Give back all of the data exactly. Leave nothing out.

[Stored items from a collection]
■ ■ ■ ■ ■

<file path="config.mk">
export PLATFORM = sky130hd
export DESIGN_NAME = isp8_ext_bus_arb
export DESIGN_NICKNAME = d
export VERILOG_FILES = /design/src/rtl/isp8_ext_bus_arb.sv
export SDC_FILE = /design/constraint.sdc
export NUM_CORES = 1
export LEC_CHECK = 0
export ABC_AREA = 1
export BUFFER_PORTS_ARGS = -buffer_cell sky130_fd_sc_hd__buf_2
export CAP_MARGIN = 0
export CORE_MARGIN = 10
export CORE_UTILIZATION = 36
export CTS_CLUSTER_SIZE = 16
export DETAILED_ROUTE_END_ITERATION = 12
export PLACE_DENSITY = 0.56
export SYNTH_ARGS = -nofsm -noshare
export SYNTH_HDL_FRONTEND = slang
export SYNTH_SLANG_ARGS = --single-unit
</file>
<file path="constraint.sdc">
create_clock -name clk -period 3.91 [get_ports clk]
set_input_delay 0.391 -clock clk [delete_from_list [all_inputs] [get_ports clk]]
set_output_delay 0.391 -clock clk [all_outputs]
set_load 0.01 [all_outputs]
</file>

■ ■ ■ ■ ■

#### Solution for this task:
<file path="config.mk">
export PLATFORM = sky130hd
export DESIGN_NAME = isp8_ext_bus_arb
export DESIGN_NICKNAME = d
export VERILOG_FILES = /design/src/rtl/isp8_ext_bus_arb.sv
export SDC_FILE = /design/constraint.sdc
export NUM_CORES = 1
export LEC_CHECK = 0
export ABC_AREA = 1
export BUFFER_PORTS_ARGS = -buffer_cell sky130_fd_sc_hd__buf_2
export CAP_MARGIN = 0
export CORE_MARGIN = 10
export CORE_UTILIZATION = 36
export CTS_CLUSTER_SIZE = 16
export DETAILED_ROUTE_END_ITERATION = 12
export PLACE_DENSITY = 0.56
export SYNTH_ARGS = -nofsm -noshare
export SYNTH_HDL_FRONTEND = slang
export SYNTH_SLANG_ARGS = --single-unit
</file>
<file path="constraint.sdc">
create_clock -name clk -period 3.91 [get_ports clk]
set_input_delay 0.391 -clock clk [delete_from_list [all_inputs] [get_ports clk]]
set_output_delay 0.391 -clock clk [all_outputs]
set_load 0.01 [all_outputs]
</file>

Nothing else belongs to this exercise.